(Dataset entries)
"""
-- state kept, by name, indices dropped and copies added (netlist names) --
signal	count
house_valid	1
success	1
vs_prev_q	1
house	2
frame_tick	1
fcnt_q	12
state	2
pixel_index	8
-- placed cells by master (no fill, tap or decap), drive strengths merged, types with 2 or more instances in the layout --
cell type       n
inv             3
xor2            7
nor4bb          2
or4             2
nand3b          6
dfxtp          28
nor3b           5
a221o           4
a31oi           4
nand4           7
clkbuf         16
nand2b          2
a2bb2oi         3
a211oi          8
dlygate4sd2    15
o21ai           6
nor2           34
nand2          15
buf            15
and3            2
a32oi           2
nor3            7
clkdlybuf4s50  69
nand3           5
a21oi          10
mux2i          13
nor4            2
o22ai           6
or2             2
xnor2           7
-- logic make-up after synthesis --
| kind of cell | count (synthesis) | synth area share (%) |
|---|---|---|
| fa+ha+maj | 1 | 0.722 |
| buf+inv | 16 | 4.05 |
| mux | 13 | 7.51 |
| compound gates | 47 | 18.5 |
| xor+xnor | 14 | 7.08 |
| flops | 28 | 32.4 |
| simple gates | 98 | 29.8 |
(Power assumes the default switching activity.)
$ cat config.mk
export PLATFORM = sky130hd
export DESIGN_NAME = uart_rx_flat
export DESIGN_NICKNAME = d
export VERILOG_FILES = /design/src/rtl/uart_rx_if.sv /design/src/rtl/uart_rx.sv /design/src/flat_wrapper.sv
export SDC_FILE = /design/constraint.sdc
export NUM_CORES = 1
export LEC_CHECK = 0
export ABC_AREA = 1
export BUFFER_PORTS_ARGS = -buffer_cell sky130_fd_sc_hd__buf_2
export CAP_MARGIN = 25
export CORE_MARGIN = 10
export CORE_UTILIZATION = 62
export CTS_CLUSTER_SIZE = 8
export DETAILED_ROUTE_END_ITERATION = 10
export PLACE_DENSITY = 0.8
export SLEW_MARGIN = 20
export SYNTH_ARGS = -nofsm -noshare
export SYNTH_HDL_FRONTEND = slang
export SYNTH_SLANG_ARGS = --single-unit
$ cat constraint.sdc
create_clock -name clk -period 2.35 [get_ports clk]
set_input_delay 0 -clock clk [delete_from_list [all_inputs] [get_ports clk]]
set_output_delay 0 -clock clk [all_outputs]
set_load 0.02 [all_outputs]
"""
What you will do: Once the line containing "14 | 7.08 |" has been written out, please stop; every line before it, back to the first line of the records above, should be given exactly.

Result of this task:
-- state kept, by name, indices dropped and copies added (netlist names) --
signal	count
house_valid	1
success	1
vs_prev_q	1
house	2
frame_tick	1
fcnt_q	12
state	2
pixel_index	8
-- placed cells by master (no fill, tap or decap), drive strengths merged, types with 2 or more instances in the layout --
cell type       n
inv             3
xor2            7
nor4bb          2
or4             2
nand3b          6
dfxtp          28
nor3b           5
a221o           4
a31oi           4
nand4           7
clkbuf         16
nand2b          2
a2bb2oi         3
a211oi          8
dlygate4sd2    15
o21ai           6
nor2           34
nand2          15
buf            15
and3            2
a32oi           2
nor3            7
clkdlybuf4s50  69
nand3           5
a21oi          10
mux2i          13
nor4            2
o22ai           6
or2             2
xnor2           7
-- logic make-up after synthesis --
| kind of cell | count (synthesis) | synth area share (%) |
|---|---|---|
| fa+ha+maj | 1 | 0.722 |
| buf+inv | 16 | 4.05 |
| mux | 13 | 7.51 |
| compound gates | 47 | 18.5 |
| xor+xnor | 14 | 7.08 |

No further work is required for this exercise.